Stem cells are cells capable of giving rise to differentiated daughter cells or to daughter cells that are identical, in terms of the cell's pluripotency, to the mother cell. The mechanism by which stem cells maintain themselves in a pluripotent state is presumably mediated by molecules with "stemness" activity. The work presented in this thesis attempts to understand how embryonic stem (ES) cells decide to differentiate into the neural lineage or to remain in a pluripotent state. The focus of this thesis is beta-catenin, a molecule involved in multiple cellular processes, including cell proliferation, stemness, and neuronal differentiation.
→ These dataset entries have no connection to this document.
## config.mk

```make
export PLATFORM = sky130hd
export DESIGN_NAME = playfair_encryptor
export DESIGN_NICKNAME = d
export VERILOG_FILES = /design/src/rtl/pfe_pkg.sv /design/src/rtl/pfe_front.sv /design/src/rtl/pfe_queue.sv /design/src/rtl/pfe_back.sv /design/src/rtl/playfair_encryptor.sv
export VERILOG_INCLUDE_DIRS = /design/src /design/src/rtl
export SDC_FILE = /design/constraint.sdc
export NUM_CORES = 1
export LEC_CHECK = 0
export BUFFER_PORTS_ARGS = -buffer_cell sky130_fd_sc_hd__clkbuf_2
export CAP_MARGIN = 20
export CORE_ASPECT_RATIO = 0.7
export CORE_MARGIN = 3
export CORE_UTILIZATION = 58
export DETAILED_ROUTE_END_ITERATION = 8
export GPL_TIMING_DRIVEN = 0
export HOLD_SLACK_MARGIN = 0.12
export PLACE_DENSITY_LB_ADDON = 0.25
export SLEW_MARGIN = 20
export SYNTH_ARGS = -nofsm -noshare
export SYNTH_HDL_FRONTEND = slang
export SYNTH_HIERARCHICAL = 1
export SYNTH_SLANG_ARGS = --single-unit
```

## constraint.sdc

```tcl
create_clock -name clk_i -period 3.3 [get_ports clk_i]
set_input_delay 0.165 -clock clk_i [delete_from_list [all_inputs] [get_ports clk_i]]
set_output_delay 0.165 -clock clk_i [all_outputs]
set_load 0.02 [all_outputs]
```

## src/rtl/playfair_encryptor_defines.svh

```systemverilog
// Assertion macros shared by the Playfair encryptor RTL.
// They compile to nothing when SYNTHESIS is defined.
`ifndef PLAYFAIR_ENCRYPTOR_DEFINES_SVH
`define PLAYFAIR_ENCRYPTOR_DEFINES_SVH

`ifndef SYNTHESIS

// A property that must hold at every clock edge out of reset.
`define PFE_ASSERT(name, prop) \
  name: assert property (@(posedge clk_i) disable iff (!rst_ni) (prop)) \
    else $error("playfair_encryptor: assertion failed");

// A same-cycle implication.
`define PFE_ASSERT_IMP(name, ante, cons) \
  name: assert property (@(posedge clk_i) disable iff (!rst_ni) (ante) |-> (cons)) \
    else $error("playfair_encryptor: implication failed");

// A next-cycle implication.
`define PFE_ASSERT_NXT(name, ante, cons) \
  name: assert property (@(posedge clk_i) disable iff (!rst_ni) (ante) |=> (cons)) \
    else $error("playfair_encryptor: next-cycle implication failed");

`else

`define PFE_ASSERT(name, prop)
`define PFE_ASSERT_IMP(name, ante, cons)
`define PFE_ASSERT_NXT(name, ante, cons)

`endif

`endif

```

## src/rtl/pfe_pkg.sv

```systemverilog
package pfe_pkg;

  // Square geometry.
  localparam int SqSize     = 5;
  localparam int LetterW    = 5;
  localparam int PosW       = $clog2(SqSize);
  localparam int RowW       = SqSize * LetterW;

  // Pair queue between the front and the back.
  localparam int QueueDepth = 4;
  localparam int QPtrW      = $clog2(QueueDepth);
  localparam int QCntW      = $clog2(QueueDepth + 1);

  // Configuration register indexes.
  localparam int CfgIdxW = 3;
  typedef enum logic [CfgIdxW-1:0] {
    CfgKeyRow0 = 3'd0,
    CfgKeyRow1 = 3'd1,
    CfgKeyRow2 = 3'd2,
    CfgKeyRow3 = 3'd3,
    CfgKeyRow4 = 3'd4,
    CfgFiller  = 3'd5,
    CfgPad     = 3'd6
  } cfg_idx_e;

  typedef logic [LetterW-1:0] letter_t;

  // Square as rows of cells; cell [r][c] sits at bits c*5 of row r.
  typedef logic [SqSize-1:0][SqSize-1:0][LetterW-1:0] key_sq_t;

  // Reset square L G D B A / Q M H E C / U R N I F / X V S O K / Z Y W T P.
  localparam logic [RowW-1:0] KeyRow0Rst = 25'd36043;
  localparam logic [RowW-1:0] KeyRow1Rst = 25'd2235792;
  localparam logic [RowW-1:0] KeyRow2Rst = 25'd5518900;
  localparam logic [RowW-1:0] KeyRow3Rst = 25'd10963639;
  localparam logic [RowW-1:0] KeyRow4Rst = 25'd16374553;
  localparam letter_t         FillerRst  = 5'd23;
  localparam letter_t         PadRst     = 5'd25;

  typedef struct packed {
    key_sq_t key;
    letter_t filler;
    letter_t pad;
  } cfg_t;

  typedef struct packed {
    logic [PosW-1:0] row;
    logic [PosW-1:0] col;
  } pos_t;

  typedef struct packed {
    logic found;
    pos_t pos;
  } find_t;

  typedef struct packed {
    pos_t first;
    pos_t second;
  } pair_t;

  // One queue entry: the pairs caused by one input item.
  typedef struct packed {
    logic  two_pairs;
    pair_t pair_a;
    pair_t pair_b;
  } job_t;

  typedef struct packed {
    letter_t letter;
    logic    end_of_text;
  } in_item_t;

  typedef struct packed {
    letter_t cipher_letter;
    logic    last_of_run;
  } out_item_t;

  // Position of a code in the square; first hit in row-major order wins,
  // row 0 column 0 when there is none.
  function automatic find_t find_pos(key_sq_t key, letter_t code);
    find_t res;
    res = '0;
    for (int r = SqSize - 1; r >= 0; r--) begin
      for (int c = SqSize - 1; c >= 0; c--) begin
        if (key[r][c] == code) begin
          res.found   = 1'b1;
          res.pos.row = PosW'(r);
          res.pos.col = PosW'(c);
        end
      end
    end
    return res;
  endfunction

  // Step a row or column index by one, wrapping around the square.
  function automatic logic [PosW-1:0] wrap_inc(logic [PosW-1:0] idx);
    logic [PosW-1:0] res;
    res = (idx == PosW'(SqSize - 1)) ? '0 : idx + PosW'(1);
    return res;
  endfunction

endpackage

```

## src/rtl/pfe_front.sv

```systemverilog
`include "playfair_encryptor_defines.svh"

module pfe_front import pfe_pkg::*; (
  input  logic     clk_i,
  input  logic     rst_ni,
  input  cfg_t     cfg_i,
  input  logic     in_valid_i,
  output logic     in_stall_o,
  input  in_item_t in_data_i,
  input  logic     q_full_i,
  output logic     push_o,
  output job_t     job_o
);

  logic    pend_valid_q, pend_valid_d;
  letter_t pend_letter_q, pend_letter_d;
  pos_t    pend_pos_q, pend_pos_d;

  logic  accept;
  find_t hit;
  find_t fill_hit;
  find_t pad_hit;
  pos_t  fill_pos;
  pos_t  pad_pos;

  // The queue is the only thing that holds the front back.
  assign in_stall_o = q_full_i;
  assign accept     = in_valid_i && !q_full_i;

  // Square lookups for the letter, the filler and the pad.
  // A filler or pad outside the square takes row 0, column 0.
  always_comb begin
    hit      = find_pos(cfg_i.key, in_data_i.letter);
    fill_hit = find_pos(cfg_i.key, cfg_i.filler);
    pad_hit  = find_pos(cfg_i.key, cfg_i.pad);
    fill_pos = fill_hit.found ? fill_hit.pos : '0;
    pad_pos  = pad_hit.found ? pad_hit.pos : '0;
  end

  // Digraph forming: decide which pairs this letter completes.
  always_comb begin
    pend_valid_d  = pend_valid_q;
    pend_letter_d = pend_letter_q;
    pend_pos_d    = pend_pos_q;
    push_o        = 1'b0;
    job_o         = '0;
    if (accept) begin
      if (!hit.found) begin
        // Letter not in the square is dropped; end of text flushes the pending one.
        if (in_data_i.end_of_text && pend_valid_q) begin
          push_o       = 1'b1;
          job_o.pair_a = '{first: pend_pos_q, second: pad_pos};
          pend_valid_d = 1'b0;
        end
      end else if (!pend_valid_q) begin
        if (in_data_i.end_of_text) begin
          push_o       = 1'b1;
          job_o.pair_a = '{first: hit.pos, second: pad_pos};
        end else begin
          pend_valid_d  = 1'b1;
          pend_letter_d = in_data_i.letter;
          pend_pos_d    = hit.pos;
        end
      end else if (in_data_i.letter == pend_letter_q) begin
        // Repeated letter: filler completes the pair, the repeat opens the next.
        push_o       = 1'b1;
        job_o.pair_a = '{first: pend_pos_q, second: fill_pos};
        if (in_data_i.end_of_text) begin
          job_o.two_pairs = 1'b1;
          job_o.pair_b    = '{first: hit.pos, second: pad_pos};
          pend_valid_d    = 1'b0;
        end else begin
          pend_letter_d = in_data_i.letter;
          pend_pos_d    = hit.pos;
        end
      end else begin
        push_o       = 1'b1;
        job_o.pair_a = '{first: pend_pos_q, second: hit.pos};
        pend_valid_d = 1'b0;
      end
    end
  end

  // Pending first letter of a pair.
  always_ff @(posedge clk_i or negedge rst_ni) begin
    if (!rst_ni) begin
      pend_valid_q  <= 1'b0;
      pend_letter_q <= '0;
      pend_pos_q    <= '0;
    end else begin
      pend_valid_q  <= pend_valid_d;
      pend_letter_q <= pend_letter_d;
      pend_pos_q    <= pend_pos_d;
    end
  end

  // A pending letter always has a position inside the square.
  `PFE_ASSERT_IMP(a_pend_in_square, pend_valid_q,
                  (pend_pos_q.row < PosW'(SqSize)) && (pend_pos_q.col < PosW'(SqSize)))

endmodule

```

## src/rtl/pfe_queue.sv

```systemverilog
`include "playfair_encryptor_defines.svh"

module pfe_queue import pfe_pkg::*; (
  input  logic clk_i,
  input  logic rst_ni,
  input  logic push_i,
  input  job_t push_data_i,
  output logic full_o,
  input  logic pop_i,
  output logic head_valid_o,
  output job_t head_data_o
);

  job_t              entries_q [QueueDepth];
  logic [QPtrW-1:0]  wr_ptr_q, rd_ptr_q;
  logic [QCntW-1:0]  count_q, count_d;
  logic              do_push, do_pop;

  assign full_o       = (count_q == QCntW'(QueueDepth));
  assign head_valid_o = (count_q != '0);
  assign head_data_o  = entries_q[rd_ptr_q];
  assign do_push      = push_i && !full_o;
  assign do_pop       = pop_i && head_valid_o;

  // Occupancy tracking.
  always_comb begin
    count_d = count_q;
    if (do_push && !do_pop) begin
      count_d = count_q + QCntW'(1);
    end else if (do_pop && !do_push) begin
      count_d = count_q - QCntW'(1);
    end
  end

  always_ff @(posedge clk_i or negedge rst_ni) begin
    if (!rst_ni) begin
      wr_ptr_q <= '0;
      rd_ptr_q <= '0;
      count_q  <= '0;
    end else begin
      count_q <= count_d;
      if (do_push) begin
        wr_ptr_q <= wr_ptr_q + QPtrW'(1);
      end
      if (do_pop) begin
        rd_ptr_q <= rd_ptr_q + QPtrW'(1);
      end
    end
  end

  // Entry storage.
  always_ff @(posedge clk_i) begin
    if (do_push) begin
      entries_q[wr_ptr_q] <= push_data_i;
    end
  end

  `PFE_ASSERT(a_count_bound, count_q <= QCntW'(QueueDepth))
  `PFE_ASSERT(a_no_overflow, !(push_i && full_o))

endmodule

```

## src/rtl/pfe_back.sv

```systemverilog
`include "playfair_encryptor_defines.svh"

module pfe_back import pfe_pkg::*; (
  input  logic      clk_i,
  input  logic      rst_ni,
  input  cfg_t      cfg_i,
  input  logic      head_valid_i,
  input  job_t      head_data_i,
  output logic      pop_o,
  output logic      out_valid_o,
  input  logic      out_stall_i,
  output out_item_t out_data_o
);

  logic [1:0] step_q;
  logic       out_valid_q;
  out_item_t  out_q;

  logic    load;
  logic    last_step;
  pair_t   cur_pair;
  pos_t    self_pos, other_pos;
  letter_t cipher;

  // Step 0/1 are the letters of the first pair, 2/3 those of the second.
  assign cur_pair  = step_q[1] ? head_data_i.pair_b : head_data_i.pair_a;
  assign self_pos  = step_q[0] ? cur_pair.second : cur_pair.first;
  assign other_pos = step_q[0] ? cur_pair.first  : cur_pair.second;
  assign last_step = head_data_i.two_pairs ? (step_q == 2'd3) : (step_q == 2'd1);

  // Playfair rules: same row goes right, same column goes down, else swap columns.
  always_comb begin
    if (cur_pair.first.row == cur_pair.second.row) begin
      cipher = cfg_i.key[self_pos.row][wrap_inc(self_pos.col)];
    end else if (cur_pair.first.col == cur_pair.second.col) begin
      cipher = cfg_i.key[wrap_inc(self_pos.row)][self_pos.col];
    end else begin
      cipher = cfg_i.key[self_pos.row][other_pos.col];
    end
  end

  // Output register takes from the queue head whenever empty or being transferred.
  assign load  = head_valid_i && (!out_valid_q || !out_stall_i);
  assign pop_o = load && last_step;

  always_ff @(posedge clk_i or negedge rst_ni) begin
    if (!rst_ni) begin
      step_q      <= '0;
      out_valid_q <= 1'b0;
    end else begin
      if (load) begin
        step_q      <= last_step ? 2'd0 : step_q + 2'd1;
        out_valid_q <= 1'b1;
      end else if (!out_stall_i) begin
        out_valid_q <= 1'b0;
      end
    end
  end

  always_ff @(posedge clk_i) begin
    if (load) begin
      out_q <= '{cipher_letter: cipher, last_of_run: last_step};
    end
  end

  assign out_valid_o = out_valid_q;
  assign out_data_o  = out_q;

  // A partly emitted entry stays at the head of the queue.
  `PFE_ASSERT_IMP(a_step_has_head, step_q != 2'd0, head_valid_i)
  // A single-pair entry never reaches the second-pair steps.
  `PFE_ASSERT_IMP(a_single_steps, head_valid_i && !head_data_i.two_pairs, !step_q[1])

endmodule

```

## src/rtl/playfair_encryptor.sv

```systemverilog
// Playfair encryptor: takes one plaintext letter (A=0..Z=25) per transfer and
// returns cipher letters in digraph order, with last_of_run marking the final
// letter caused by each input. A front stage looks up the letter in the key
// square, forms pairs (filler between repeats, pad after an odd final letter,
// letters outside the square dropped) and writes one entry per productive
// letter into a four-entry pair queue. A back stage reads the square again and
// sends one cipher letter per cycle, while the output is not stalled, through
// an output register. The input takes a letter every cycle while the queue has
// room; output bandwidth is one letter per cycle, so ordinary text streams at
// one letter per cycle, and runs of repeated letters, which give two results
// each, fill the queue and then hold the input back to the output's pace. The
// results of a transfer pass through the pair queue and then the output
// register. Configuration is a plain write port and takes effect at once;
// write it only while the block is idle.
module playfair_encryptor import pfe_pkg::*; (
  input  logic                 clk_i,
  input  logic                 rst_ni,
  input  logic                 cfg_we_i,
  input  logic [CfgIdxW-1:0]   cfg_idx_i,
  input  logic [RowW-1:0]      cfg_wdata_i,
  input  logic                 in_valid_i,
  output logic                 in_stall_o,
  input  in_item_t             in_data_i,
  output logic                 out_valid_o,
  input  logic                 out_stall_i,
  output out_item_t            out_data_o
);

  cfg_t cfg_q;
  logic q_full;
  logic push;
  job_t push_job;
  logic pop;
  logic head_valid;
  job_t head_job;

  // Configuration registers.
  always_ff @(posedge clk_i or negedge rst_ni) begin
    if (!rst_ni) begin
      cfg_q.key[0] <= KeyRow0Rst;
      cfg_q.key[1] <= KeyRow1Rst;
      cfg_q.key[2] <= KeyRow2Rst;
      cfg_q.key[3] <= KeyRow3Rst;
      cfg_q.key[4] <= KeyRow4Rst;
      cfg_q.filler <= FillerRst;
      cfg_q.pad    <= PadRst;
    end else if (cfg_we_i) begin
      case (cfg_idx_i) inside
        CfgKeyRow0, CfgKeyRow1, CfgKeyRow2, CfgKeyRow3, CfgKeyRow4: begin
          cfg_q.key[cfg_idx_i] <= cfg_wdata_i;
        end
        CfgFiller: begin
          cfg_q.filler <= cfg_wdata_i[LetterW-1:0];
        end
        CfgPad: begin
          cfg_q.pad <= cfg_wdata_i[LetterW-1:0];
        end
        default: begin
        end
      endcase
    end
  end

  pfe_front u_front (
    .clk_i      (clk_i),
    .rst_ni     (rst_ni),
    .cfg_i      (cfg_q),
    .in_valid_i (in_valid_i),
    .in_stall_o (in_stall_o),
    .in_data_i  (in_data_i),
    .q_full_i   (q_full),
    .push_o     (push),
    .job_o      (push_job)
  );

  pfe_queue u_queue (
    .clk_i        (clk_i),
    .rst_ni       (rst_ni),
    .push_i       (push),
    .push_data_i  (push_job),
    .full_o       (q_full),
    .pop_i        (pop),
    .head_valid_o (head_valid),
    .head_data_o  (head_job)
  );

  pfe_back u_back (
    .clk_i        (clk_i),
    .rst_ni       (rst_ni),
    .cfg_i        (cfg_q),
    .head_valid_i (head_valid),
    .head_data_i  (head_job),
    .pop_o        (pop),
    .out_valid_o  (out_valid_o),
    .out_stall_i  (out_stall_i),
    .out_data_o   (out_data_o)
  );

endmodule
```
We find that neuronal differentiation of ES cells is inhibited by differentiation at high density even during retinoic acid (RA) inductions. During high density differentiation, beta-catenin is preferentially localized to the cell membrane and is NH2-terminally phosphorylated. The net effect of this is decreased beta-catenin signaling during culture at high density. Elevation of beta-catenin signaling in high density cultures by treatment with wnt3a conditioned media, expression of a dominant negative form of E-cadherin, or artificial elevation of beta-catenin by expression of beta-catenin under the control of a constitutively active CMV promoter permits neuronal differentiation at high density. The central armadillo domain of beta-catenin was found to be necessary for neuronal differentiation whereas the C-terminal domain was not required. Expression of beta-catenin permitted neuronal differentiation even in the absence of RA, although RA treatment potentiated the effect. Activation of beta-catenin signaling did not affect proliferation of ES cells cultured with LIF. On the other hand, neuronal differentiation of beta-catenin expressing ES cells by LIF withdrawal was accompanied by decreased proliferation relative to the empty vector treated controls.; Human embryonic stem (HES) cells require growth on mitotically inactivated mouse embryonic feeder cells (MEFs) in order to be maintained in a pluripotent state. MEF plasma membrane preps were found to possess beta-catenin stabilizing activity. Treatment with a frizzled receptor body or treatment with beta1-integrin blocking antibodies did not block the MEF plasma membrane associated protein effect. HES cells were found to have beta-catenin diffusely localized throughout the cells, a finding indicative of activated beta-catenin. (Abstract shortened by UMI.)